===== src/common/pbs_pkg.sv =====
// constants, types and states shared by the power-on boot sequencer
package pbs_pkg;

  // ----------------------------------------------------------------
  // timing
  // ----------------------------------------------------------------
  localparam longint CLK_HZ          = 20_000_000;  // system clock rate
  localparam longint HOLD_TIME_MS    = 100;         // least power-up hold
  // least time, rounded up to whole cycles
  localparam int     HOLD_CYCLES     = int'((HOLD_TIME_MS * CLK_HZ + 999) / 1000);
  localparam int     INSTR_INIT_CYC  = 16;          // init pulse for reset instruction

  // ----------------------------------------------------------------
  // vector rom and address map (word addresses)
  // ----------------------------------------------------------------
  localparam int          STRAP_W        = 3;           // high rom address inputs
  localparam int          LOW_ADDR_W     = 2;           // low rom address inputs
  localparam int          ROM_ADDR_W     = STRAP_W + LOW_ADDR_W;
  localparam int          DATA_W         = 16;          // rom and bus word
  localparam logic [2:0]  VECTOR_READS   = 3'h4;        // reads before latch sets
  localparam logic [15:0] JUMP_TABLE_BASE = 16'h0400;   // jump table in program memory
  localparam logic [15:0] TIMER_BASE     = 16'hff00;    // timer reload words
  localparam int          TIMER_CH       = 3;           // timer channels
  localparam int          RTC_CH         = 2;           // real-time clock channel

  // ----------------------------------------------------------------
  // types
  // ----------------------------------------------------------------
  typedef enum logic [1:0] {
    PH_HOLD  = 2'b00,   // halt and init both asserted
    PH_INIT  = 2'b01,   // init only, reset instruction
    PH_RUN   = 2'b10    // normal running
  } pbs_phase_t;

  // processor side bus request, same clock
  typedef struct packed {
    logic        rd;     // one-cycle read strobe
    logic        wr;     // one-cycle write strobe
    logic [15:0] addr;   // word address
    logic [15:0] wdata;  // write data
  } pbs_cpu_req_t;

  // vector rom word for an address: pointer into the jump table
  function automatic logic [15:0] vectorWord(input logic [ROM_ADDR_W-1:0] idx);
    return JUMP_TABLE_BASE + {9'h000, idx, 2'h0};
  endfunction

endpackage


===== src/hw/pbs_power_on_boot_sequencer.sv =====
// power-up halt/init sequencing, boot vector rom and programmable timer
`timescale 1ns/1ps
module pbs_power_on_boot_sequencer #(
  parameter int HOLD_CYCLES = pbs_pkg::HOLD_CYCLES  // power-up hold length
) (
  // clock and power-on reset
  input  wire logic                   clk,
  input  wire logic                   reset,
  // reset sources
  input  wire logic                   resetDetect,      // pin, asynchronous
  input  wire logic                   resetInstr,       // processor, same clock
  // straps
  input  wire logic [2:0]             boot_select_straps,  // pins
  // processor bus
  input  wire pbs_pkg::pbs_cpu_req_t  cpuReq,
  output logic                        cpuReadValid,     // read answer pulse
  output logic [15:0]                 cpuReadData,      // vector rom word
  // backplane control
  output logic                        bus_halt_n,       // to processor
  output logic                        bus_init_n,       // to processor
  output logic                        cardInitN,        // to interface cards
  output logic                        vectorRomEnN,     // latch output
  output logic                        ramZeroBlockN,    // low blocks location zero
  // timer outputs
  output logic [1:0]                  baudClk,          // serial adapter bit clocks
  output logic                        rtcInterrupt      // periodic pulse
);

  // ----------------------------------------------------------------
  // state
  // ----------------------------------------------------------------
  typedef struct packed {
    pbs_pkg::pbs_phase_t phase;      // sequencing phase
    logic [31:0]         count;      // phase timer
    logic                rdSync1;    // reset detect, first stage
    logic                rdSync2;    // reset detect, second stage
    logic [2:0]          stSync1;    // straps, first stage
    logic [2:0]          stSync2;    // straps, second stage
    logic [2:0]          straps;     // straps caught during hold
    logic                latchQ;     // vector latch, low enables rom
    logic [2:0]          reads;      // vector reads since hold
    logic                rdValid;    // read answer
    logic [15:0]         rdData;     // read word
    logic                haltN;      // halt line
    logic                initN;      // init line
  } pbs_seq_state_t;

  pbs_seq_state_t s_q;  // registered state
  pbs_seq_state_t s_d;  // next state

  logic [pbs_pkg::TIMER_CH-1:0] tmrLoad;   // per-channel reload write
  logic [pbs_pkg::TIMER_CH-1:0] tmrWave;   // channel square waves
  logic [pbs_pkg::TIMER_CH-1:0] tmrTick;   // channel period pulses
  logic                         vecHit;    // read falls in vector area
  logic [pbs_pkg::ROM_ADDR_W-1:0] romIdx;  // rom address

  // rom address: straps high, processor address low
  assign romIdx = {s_q.straps, cpuReq.addr[1:0]};
  // vector area is the first four words of memory
  assign vecHit = (cpuReq.addr[15:2] == 14'h0000);

  // ----------------------------------------------------------------
  // sequencing and vector rom
  // ----------------------------------------------------------------
  always_comb begin
    s_d         = s_q;
    s_d.rdValid = 1'b0;
    // synchronisers: first stage read only by the second
    s_d.rdSync1 = resetDetect;
    s_d.rdSync2 = s_q.rdSync1;
    s_d.stSync1 = boot_select_straps;
    s_d.stSync2 = s_q.stSync1;

    unique case (s_q.phase)
      pbs_pkg::PH_HOLD: begin
        // halt and init together for the full hold time
        s_d.haltN  = 1'b0;
        s_d.initN  = 1'b0;
        s_d.latchQ = 1'b0;
        s_d.reads  = 3'h0;
        s_d.straps = s_q.stSync2;
        if (s_q.count >= 32'(HOLD_CYCLES - 1)) begin
          s_d.phase = pbs_pkg::PH_RUN;
          s_d.count = 32'h0;
          s_d.haltN = 1'b1;
          s_d.initN = 1'b1;
        end else begin
          s_d.count = s_q.count + 32'h1;
        end
      end
      pbs_pkg::PH_INIT: begin
        // reset instruction: init only, processor keeps running
        s_d.initN = 1'b0;
        if (s_q.count >= 32'(pbs_pkg::INSTR_INIT_CYC - 1)) begin
          s_d.phase = pbs_pkg::PH_RUN;
          s_d.count = 32'h0;
          s_d.initN = 1'b1;
        end else begin
          s_d.count = s_q.count + 32'h1;
        end
      end
      pbs_pkg::PH_RUN: begin
        s_d.count = 32'h0;
        if (resetInstr) begin
          s_d.phase = pbs_pkg::PH_INIT;
          s_d.initN = 1'b0;
        end
      end
      default: begin
        // illegal code: restart the full sequence
        s_d.phase = pbs_pkg::PH_HOLD;
        s_d.count = 32'h0;
      end
    endcase

    // reset condition detected: full halt and init sequence again
    if (s_q.rdSync2) begin
      s_d.phase = pbs_pkg::PH_HOLD;
      s_d.count = 32'h0;
      s_d.haltN = 1'b0;
      s_d.initN = 1'b0;
      s_d.latchQ = 1'b0;
    end

    // vector rom answers reads outside the hold phase while the latch output is low
    if (cpuReq.rd && vecHit && !s_q.latchQ && s_q.phase != pbs_pkg::PH_HOLD) begin
      s_d.rdValid = 1'b1;
      s_d.rdData  = pbs_pkg::vectorWord(romIdx);
      if (s_q.reads == pbs_pkg::VECTOR_READS - 3'h1) begin
        s_d.latchQ = 1'b1;
      end else begin
        s_d.reads = s_q.reads + 3'h1;
      end
    end
  end

  // register
  always_ff @(posedge clk) begin
    if (reset) begin
      s_q        <= '0;
      s_q.phase  <= pbs_pkg::PH_HOLD;   // power-up starts the hold
      s_q.haltN  <= 1'b0;
      s_q.initN  <= 1'b0;
    end else begin
      s_q <= s_d;
    end
  end

  // ----------------------------------------------------------------
  // programmable timer: three channels
  // ----------------------------------------------------------------
  genvar ch;
  generate
    for (ch = 0; ch < pbs_pkg::TIMER_CH; ch++) begin : g_tmr
      // reload words sit at consecutive addresses from the base
      assign tmrLoad[ch] = cpuReq.wr
        && (cpuReq.addr == pbs_pkg::TIMER_BASE + 16'(ch));
      pbs_timer_channel u_ch (
        .clk       (clk),
        .reset     (reset),
        .clear     (!s_q.initN),        // cleared with the cards
        .load      (tmrLoad[ch]),
        .loadValue (cpuReq.wdata),
        .clkOut    (tmrWave[ch]),
        .tick      (tmrTick[ch])
      );
    end
  endgenerate

  // ----------------------------------------------------------------
  // outputs, all from flip-flops
  // ----------------------------------------------------------------
  assign bus_halt_n    = s_q.haltN;
  assign bus_init_n    = s_q.initN;
  assign cardInitN     = s_q.initN;              // program memory not wired
  assign vectorRomEnN  = s_q.latchQ;
  assign ramZeroBlockN = s_q.latchQ;
  assign cpuReadValid  = s_q.rdValid;
  assign cpuReadData   = s_q.rdData;
  assign baudClk       = tmrWave[1:0];
  assign rtcInterrupt  = tmrTick[pbs_pkg::RTC_CH];

endmodule // pbs_power_on_boot_sequencer


===== src/hw/pbs_timer_channel.sv =====
// one clock generator channel of the programmable timer
`timescale 1ns/1ps
module pbs_timer_channel (
  // clock and reset
  input  wire logic        clk,
  input  wire logic        reset,
  // programming
  input  wire logic        clear,      // bus init clears the channel
  input  wire logic        load,       // one-cycle reload write
  input  wire logic [15:0] loadValue,  // period in clocks, zero stops
  // outputs
  output logic             clkOut,     // square wave
  output logic             tick        // one-cycle pulse per period
);

  // ----------------------------------------------------------------
  // state
  // ----------------------------------------------------------------
  typedef struct packed {
    logic [15:0] reload;  // programmed period
    logic [15:0] count;   // down counter
    logic        wave;    // output level
    logic        tick;    // period pulse
  } pbs_tmr_state_t;

  pbs_tmr_state_t s_q;  // registered state
  pbs_tmr_state_t s_d;  // next state

  // next state: count down, reload and toggle when the count reaches one
  always_comb begin
    s_d      = s_q;
    s_d.tick = 1'b0;
    if (clear) begin                  // held clear while init asserted
      s_d = '0;
    end else if (load) begin          // new period restarts the count
      s_d.reload = loadValue;
      s_d.count  = loadValue;
    end else if (s_q.reload != 16'h0000) begin
      if (s_q.count <= 16'h0001) begin
        s_d.count = s_q.reload;
        s_d.wave  = ~s_q.wave;
        s_d.tick  = 1'b1;
      end else begin
        s_d.count = s_q.count - 16'h0001;
      end
    end
  end

  // register
  always_ff @(posedge clk) begin
    if (reset) begin
      s_q <= '0;
    end else begin
      s_q <= s_d;
    end
  end

  assign clkOut = s_q.wave;
  assign tick   = s_q.tick;

endmodule // pbs_timer_channel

## WHAT IS EXPECTED
Return exactly the lines from the beginning of the data above through the one containing "init both asserted", please. Include both end lines and add nothing else.

## TASK RESPONSE
===== src/common/pbs_pkg.sv =====
// constants, types and states shared by the power-on boot sequencer
package pbs_pkg;

  // ----------------------------------------------------------------
  // timing
  // ----------------------------------------------------------------
  localparam longint CLK_HZ          = 20_000_000;  // system clock rate
  localparam longint HOLD_TIME_MS    = 100;         // least power-up hold
  // least time, rounded up to whole cycles
  localparam int     HOLD_CYCLES     = int'((HOLD_TIME_MS * CLK_HZ + 999) / 1000);
  localparam int     INSTR_INIT_CYC  = 16;          // init pulse for reset instruction

  // ----------------------------------------------------------------
  // vector rom and address map (word addresses)
  // ----------------------------------------------------------------
  localparam int          STRAP_W        = 3;           // high rom address inputs
  localparam int          LOW_ADDR_W     = 2;           // low rom address inputs
  localparam int          ROM_ADDR_W     = STRAP_W + LOW_ADDR_W;
  localparam int          DATA_W         = 16;          // rom and bus word
  localparam logic [2:0]  VECTOR_READS   = 3'h4;        // reads before latch sets
  localparam logic [15:0] JUMP_TABLE_BASE = 16'h0400;   // jump table in program memory
  localparam logic [15:0] TIMER_BASE     = 16'hff00;    // timer reload words
  localparam int          TIMER_CH       = 3;           // timer channels
  localparam int          RTC_CH         = 2;           // real-time clock channel

  // ----------------------------------------------------------------
  // types
  // ----------------------------------------------------------------
  typedef enum logic [1:0] {
    PH_HOLD  = 2'b00,   // halt and init both asserted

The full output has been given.